第21話 「認められるということ」
……五年前。
後に過去最大の悲劇と語られる竜種襲撃は突然に起きた。
生きる天災とも揶揄されるそれは、なんの前触れもなく、空から突然に落ち、突然に現れたそいつは逃げ惑う人々を踏み潰し、喰らい、焼き払う。
竜種が空から落ちてきたのだ。
竜が人々を殺していく様は、まさに地獄絵図だった。
もっとも国がその惨状を見過ごすわけもなく、すぐに討伐隊が組まれ、現地に派遣された。
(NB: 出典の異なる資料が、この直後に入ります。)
$ cat config.mk
export PLATFORM = sky130hd
export DESIGN_NAME = store_merge_unit
export DESIGN_NICKNAME = d
export VERILOG_FILES = /design/src/rtl/store_merge_unit.sv
export SDC_FILE = /design/constraint.sdc
export NUM_CORES = 1
export LEC_CHECK = 0
export CORE_UTILIZATION = 41
export DETAILED_ROUTE_END_ITERATION = 8
export PLACE_DENSITY_LB_ADDON = 0.25
export SYNTH_ARGS = -nofsm -noshare
export SYNTH_HDL_FRONTEND = slang
export SYNTH_SLANG_ARGS = --single-unit
$ cat constraint.sdc
create_clock -name clk -period 2.7 [get_ports clk]
set_input_delay 0.27 -clock clk [delete_from_list [all_inputs] [get_ports clk]]
set_output_delay 0.27 -clock clk [all_outputs]
set_load 0.01 [all_outputs]
File: config.mk
export PLATFORM = sky130hd
export DESIGN_NAME = qdiv
export DESIGN_NICKNAME = d
export VERILOG_FILES = /design/src/rtl/qfix_pkg.sv /design/src/rtl/qdiv.sv
export SDC_FILE = /design/constraint.sdc
export NUM_CORES = 1
export LEC_CHECK = 0
export BUFFER_PORTS_ARGS = -buffer_cell sky130_fd_sc_hd__clkbuf_2
export CAP_MARGIN = 40
export CORE_MARGIN = 1
export CORE_UTILIZATION = 45
export DETAILED_ROUTE_END_ITERATION = 16
export GPL_ROUTABILITY_DRIVEN = 0
export PLACE_DENSITY_LB_ADDON = 0.2
export SYNTH_ARGS = -nofsm -noshare
export SYNTH_HDL_FRONTEND = slang
export SYNTH_SLANG_ARGS = --single-unit
export TNS_END_PERCENT = 1
File: constraint.sdc
create_clock -name i_clk -period 5.5 [get_ports i_clk]
set_clock_uncertainty 0.05 [all_clocks]
set_input_delay 0.825 -clock i_clk [delete_from_list [all_inputs] [get_ports i_clk]]
set_output_delay 0.825 -clock i_clk [all_outputs]
set_load 0.01 [all_outputs]
File: src/rtl/qfix_pkg.sv
// Shared definitions for the signed-magnitude fixed-point arithmetic blocks:
// default format, divider FSM encoding and sign/magnitude field helpers.
package qfix_pkg;

  localparam int QFIX_Q = 15;
  localparam int QFIX_N = 32;

  typedef enum logic [1:0] {
    ST_IDLE = 2'd0,
    ST_CALC = 2'd1,
    ST_DONE = 2'd2
  } qfix_state_t;

  // Sign of a product or quotient of two signed-magnitude operands.
  function automatic logic sm_result_sign(input logic sign_a, input logic sign_b);
    return sign_a ^ sign_b;
  endfunction

  // A zero magnitude is always reported as positive zero.
  function automatic logic sm_fix_sign(input logic sign, input logic mag_zero);
    return sign & ~mag_zero;
  endfunction

endpackage

File: src/rtl/qdiv.sv
// Sequential signed-magnitude fixed-point divider: one quotient bit per clock
// using a restoring shift-subtract loop, handshaked by i_start / o_complete.
module qdiv
  import qfix_pkg::*;
#(
  parameter int Q = QFIX_Q,
  parameter int N = QFIX_N
) (
  input  logic         i_clk,
  input  logic         i_rst_n,
  input  logic         i_start,
  input  logic [N-1:0] i_dividend,
  input  logic [N-1:0] i_divisor,
  output logic [N-1:0] o_quotient,
  output logic         o_complete,
  output logic         o_busy,
  output logic         o_ovr,
  output logic         o_div_zero
);

  localparam int W  = N - 1 + Q;
  localparam int CW = $clog2(W + 1);
  localparam logic [CW-1:0] LAST = CW'(W - 1);

  qfix_state_t    state;
  logic [W-1:0]   num;      // numerator bits shift out the top, quotient bits shift in
  logic [N-1:0]   rem;
  logic [N-2:0]   dvsr;
  logic           sign_q;
  logic           dz_q;
  logic [CW-1:0]  cnt;

  logic [N-1:0]   rem_shift;
  logic           q_bit;
  logic [N-1:0]   rem_next;
  logic [W-1:0]   quo_next;
  logic           ovr_raw;
  logic [N-2:0]   final_mag;

  // NOTE: every always_comb output gets a default on every path, otherwise a
  // latch is inferred to hold the previous value.
  always_comb begin
    rem_shift = {rem[N-2:0], num[W-1]};
    q_bit     = (rem_shift >= {1'b0, dvsr});
    rem_next  = rem_shift;
    if (q_bit) begin
      rem_next = rem_shift - {1'b0, dvsr};
    end
    quo_next  = {num[W-2:0], q_bit};
    ovr_raw   = |quo_next[W-1:N-1];
    final_mag = ovr_raw ? '1 : quo_next[N-2:0];
  end

  // NOTE: all state is updated with non-blocking assignments so every register
  // sees the pre-edge values of the others, independent of statement order.
  always_ff @(posedge i_clk or negedge i_rst_n) begin
    if (!i_rst_n) begin
      state      <= ST_IDLE;
      num        <= '0;
      rem        <= '0;
      dvsr       <= '0;
      sign_q     <= 1'b0;
      dz_q       <= 1'b0;
      cnt        <= '0;
      o_quotient <= '0;
      o_complete <= 1'b0;
      o_busy     <= 1'b0;
      o_ovr      <= 1'b0;
      o_div_zero <= 1'b0;
    end else begin
      o_complete <= 1'b0;
      case (state)
        ST_IDLE, ST_DONE: begin
          state <= ST_IDLE;
          if (i_start) begin
            num        <= {i_dividend[N-2:0], {Q{1'b0}}};
            rem        <= '0;
            dvsr       <= i_divisor[N-2:0];
            sign_q     <= sm_result_sign(i_dividend[N-1], i_divisor[N-1]);
            dz_q       <= (i_divisor[N-2:0] == '0);
            cnt        <= '0;
            o_busy     <= (i_divisor[N-2:0] != '0);
            o_ovr      <= 1'b0;
            o_div_zero <= 1'b0;
            state      <= ST_CALC;
          end
        end

        ST_CALC: begin
          if (dz_q) begin
            // Zero divisor: no iterations, report saturated result on the next edge.
            o_quotient <= {sign_q, {(N-1){1'b1}}};
            o_ovr      <= 1'b1;
            o_div_zero <= 1'b1;
            o_complete <= 1'b1;
            dz_q       <= 1'b0;
            state      <= ST_DONE;
          end else begin
            num <= quo_next;
            rem <= rem_next;
            cnt <= cnt + CW'(1);
            if (cnt == LAST) begin
              o_quotient <= {sm_fix_sign(sign_q, final_mag == '0), final_mag};
              o_ovr      <= ovr_raw;
              o_busy     <= 1'b0;
              o_complete <= 1'b1;
              state      <= ST_DONE;
            end
          end
        end

        default: state <= ST_IDLE;
      endcase
    end
  end

endmodule

Word level (Yosys, flattened, before mapping)
Cells that the tools add are included. Widths: inputs -> output; s select.

Word-level logic and storage cells: 73. Bits in registers: 154.

Eq/ne operators: 8. Magnitude comparators: 1. Add/sub/neg operators: 2. Multiplexer cells: 32. Bitwise logic cells: 3. Reduce and logical (&&, ||, !) cells: 15.

Operators with widths (count): $mux 31 (4); $mux 46 (2); $pmux 46 s2 (1); $mux 32 (2); $logic_not 31->1 (2); $pmux 31 s2 (1); $ge 32x31->1 (1); $reduce_bool 31->1 (1); $sub 31x31->31 (1); $reduce_or 15->1 (1); $mux 1 (12); $mux 6 (2); $pmux 6 s2 (1); $reduce_and 3->1 (3); $ne 2x2->1 const B (4); $pmux 1 s2 (4); $add 6x1->6 const B (1); $eq 6x6->1 const B (1); $reduce_and 2->1 (3); $mux 2 (2); $pmux 2 s2 (1); $reduce_and 4->1 (1); $reduce_bool 2->1 (2); $ne 3x3->1 const B (1); 7 further kinds (7).

Depth between registers and ports, before layout
Depth after elaboration: 7. Mapped depth: 12. Depth with buffers taken out: 11.

Worst setup path before layout
OpenSTA, ideal clock, no wires.

Path type: register -> register. Start point: register num[45]. End point: register rem[24]. Period minus slack after synthesis: 2811 ps. Library setup time: 143 ps. Data arrival time: 2618 ps. Stages on the path, launching flop included: 13. Slack: 2689 ps. Required time: 5307 ps. Cell sequence: dfrtp_1 -> inv_1 -> ha_1 -> fa_1 -> nor2b_1 -> o211ai_1 -> a31oi_1 -> o22ai_1 -> a221oi_4 -> nor2_4 -> buf_2 -> a32oi_1 -> o21ai_0.

Word-level cells in the longest chain between the ends: 4. Elaborated cells on any way between the ends: 5. Classes of those cells: add/sub (1); order compare (1); mux (3).

RTL lines: from (decl) (RTL line qdiv.sv:26) `logic [W-1:0] num;`; from (signal assigned) (RTL line qdiv.sv:76) `num <= {i_dividend[N-2:0], {Q{1'b0}}};`; from (signal assigned) (RTL line qdiv.sv:99) `num <= quo_next;`; $sub 31x31->31 or $ge 32x31->1 (tied branches) (RTL line qdiv.sv:47, qdiv.sv:44); $mux 31 * (RTL line qdiv.sv:46) `if (q_bit) begin`; $mux 31 * (RTL line qdiv.sv:90) `if (dz_q) begin`; $pmux 31 s2 * (RTL line qdiv.sv:72) `case (state)`; to (signal assigned) (RTL line qdiv.sv:100) `rem <= rem_next;`; to (decl) (RTL line qdiv.sv:27) `logic [N-1:0] rem;`.

Mark *: on every way between the ends. The rest lies on a longest branch, timed or not. The select of a mux whose other input is x is not followed. A chain may end at the register's enable or synchronous reset.

Final worst setup path
Start point: register num[45]. End point: register rem[29].

Same word-level chain as after synthesis.

==> impl_metrics.csv <==
group,metric,value,unit
status,status,"finished clean",
drt,drc,0,
clocking,clockBufferDepth,2,
clocking,cts_resized,0,
drt,via_per_inst,5.531,
clocking,cts.sinks,154,
synth,yosysTopAreaCell,"dfrtp_1",
pwr,p_int,4.231,mW
sta,worst_slew_pin_slew,782.1,ps
clocking,hold_buffers,0,
global_route,grt_usage,21.87,%
critical_path,worstReg2RegStart,"num[45]",
global_route,grt_overflow,0,
clocking,htreeDepth,4,
critical_path,critPathArrivalTime,3810,ps
clocking,cts_made_buffers,17,
global_route,first_global_vias,6147,
layout,n_antenna_cell,0,
sta,fin_setup_tns,0,ps
clocking,cts_tree,"done",
sta,finalSetupViolations,0,
synth,ys_top_cells_by_area,"dfrtp_1 (47%), nand2_1 (7.2%), ha_1 (5.0%)",
sta,rsz0062_at_grt,"no",
synth,avgSynthCellArea,9.122,sq um
clocking,root_buffer,"clkbuf_16",
layout,area_delta_synth_final,15.63,%
clocking,clock_latency,430,ps
synth,synth_top_area_share,46.84,%
die,core_region_area,0.01796,sq mm
global_route,grt_max_degree,81,
synth,post-synth-top-count-cell,"nand2_1",
clocking,cts_setup_buffers,0,
synth,synth_area,0.008228,sq mm
pwr,power,7.644,mW
critical_path,r2r_setup_slack,2010,ps
pwr,pwr-share-comb,56.6,%
layout,layout-drive-gt1-share,16.97,%
critical_path,cp.required,5820,ps
sta,max_slew_margin,47.38,%
pwr,clkPwrFrac,15.1,%
die,io_pins,103,
synth,synth_cells,902,
pwr,powerDensity,803.4,mW/mm^2
critical_path,startpoint_type,"flip-flop",
critical_path,r2r_end,"rem[29]",
critical_path,path_class,"reg -> reg",
sta,finalHoldViolations,0,
pwr,seqPwrFrac,28.2,%
drt,drt_iter0_markers,337,
layout,nNetsFinal,1084,
pwr,p_switching,3.412,mW
synth,yosys-top-cells-count,"nand2_1 (157), dfrtp_1 (154), o21ai_0 (70)",
clocking,clkTransAtPathRegs,70,ps
placement,port-buffer-count,102,
placement,dp_hpwl,13910,um
worst_hold_path,hold_class,"in -> async",
sta,setup_ws,2008,ps
sta,report.final.slew_viol_count,0,
sta,min_period,3492,ps
die,die-area,0.01883,sq mm
synth,synthesis.nets,1003,
drt,wl_per_cell,16.13,um
sta,worst_hold_slack,381.9,ps
drt,ant_nets,0,
synth,synth_seq_cells,154,
pwr,netSwitchingFraction,44.64,%
critical_path,reg2reg_depth,12,
drt,dr.pass1.iters,5,
flow_run,cap_viol_max_count,0,
synth,ys.flop_type,"dfrtp_1",
synth,ys_seq_area_share,46.84,%
global_route,grt_pass1_wl,31660,um
critical_path,critPathCaptureType,"flip-flop",
placement,place_ws,2064,ps
synth,synth_cell_type_count,61,
die,fp.dieW,137.2,um
synth,synth_edf_count,0,
die,rows,49,
pwr,power.leakage,4.521,nW
pwr,peakVddDrop,0.3177,mV
synth,synth-async-reset-ratio,100.0,%
critical_path,crit_start,"num[45]",
die,die_h,137.2,um
drt,wl,19760,um
synth,ys.warnings.count,0,
drt,vias,6776,
sta,min_period_over_period,63.50,%
sta,fmax,0.2863,GHz
die,initial_core_util,45.80,%
global_route,antenna_found_initial,0,
critical_path,crit_fanout,23,
-- worst max path at each step --
stage / to / slack, ps / cells past startpoint
floorplan: rem[24] / 2690 / 12
global placement: rem[29] / 2210 / 12
detailed placement: rem[29] / 2060 / 12
CTS: rem[29] / 2030 / 12
global route: rem[0] / 1780 / 9
finish: rem[29] / 2010 / 12
-- metrics by stage --
stage | cell area [sq um] | std cells | utilization [%]
2_1_floorplan | 8228 | 902 | -
3_5_place_dp | 8937 | 1193 | 49.75
3_3_place_gp | 8932 | 1192 | 49.72
4_1_cts | 9514 | 1225 | 52.96
6_report | 9514 | 1225 | 52.96
5_1_grt | 9514 | 1225 | 52.96
-- kinds of logic after synthesis --
family / Yosys count / share of synthesized area (%)
and+or+nand+nor: 327 / 18.05
AOI/OAI and AO/OA: 236 / 18.95
xor gates and xnor gates: 28 / 2.980
buffers and inverters: 95 / 4.456
adders and majority gates: 34 / 5.262
muxes: 28 / 3.467
DFF: 154 / 46.84
-- state kept, by name, indices dropped and copies added, names as in the netlist --
signal      count
sign_q          1
dz_q            1
dvsr           31
o_div_zero      1
num            46
state           2
o_quotient     32
o_ovr           1
cnt             6
o_complete      1
rem            31
o_busy          1
-- metal layers --
layer / wire, um / vias up / GRT usage [%]
met4: 359 / 0 / 8.120
met1: 9865 / 3243 / 31.56
li1: - / 3354 / -
met3: 792 / 28 / 3.569
met5: 0 / - / 0
met2: 8744 / 151 / 32.91
-- power by group through the flow --
stage	clock (mW)	sequential (mW)	combinational (mW)
6_report	1.16	2.16	4.33
4_1_cts	1.18	2.15	4.33
3_5_place_dp	0	2.17	4.31
2_1_floorplan	0	2.11	3.33
5_1_grt	1.22	2.23	4.84
3_3_place_gp	0	2.16	4.25
-- final cells by class --
| cell class | count | area (sq um) |
|---|---|---|
| Clock buffer | 18 | 429.2 |
| Timing Repair Buffer | 115 | 611.8 |
| Inverter | 42 | 157.7 |
| Multi-Input combinational cell | 653 | 4028 |
| Sequential cell | 154 | 3854 |
| Fill cell | 1707 | 8449 |
| Tap cell | 229 | 286.5 |
| Clock inverter | 14 | 147.6 |
-- critical path: stages (launching register included) --
cell and delay, ps:
dfrtp_1 340, inv_1 50, ha_1 220, fa_1 420
nor2b_1 180, o211ai_1 130, a31oi_1 370, o22ai_1 240
a221oi_4 400, nor2_4 180, buf_4 310, o41ai_1 380
a221o_1 160
-- placed cells by master, fill, tap and decap left out, drive strengths merged, types with 4 or more instances in the layout --
master	instances
clkbuf	119
nand3	39
xnor2	12
xor2	16
o21ai	73
and3	4
a31oi	36
inv	51
nand2b	5
nor4	17
a21oi	31
dfrtp	154
nand2	157
or2	5
nor2	58
a21o	23
buf	14
ha	33
nand4	15
mux2i	24
o22a	29
nor3	12
o211ai	5
o21bai	7
nor2b	6
a32oi	6
mux2	4
Note: power is estimated with default switching activity, not from simulation.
しかし、討伐隊が現地に着くまでに一時間が必要だった。
一時間もあれば、竜は人々を殺し尽くすだろう。
全滅は免れないかと思われた。
そんな時に立ち上がったのが、当時、最高位の魔導師であったニアの両親と上級魔導師で構成されたメイド隊だった。
一対十。
しかし、数では魔導師に軍配が上がったが、竜の前ではそんなのは無意味でしかない。
最高位の魔導師のニアの両親と上級魔導師で構成されたメイド隊をもってしても、竜の力には遠く及ばなかった。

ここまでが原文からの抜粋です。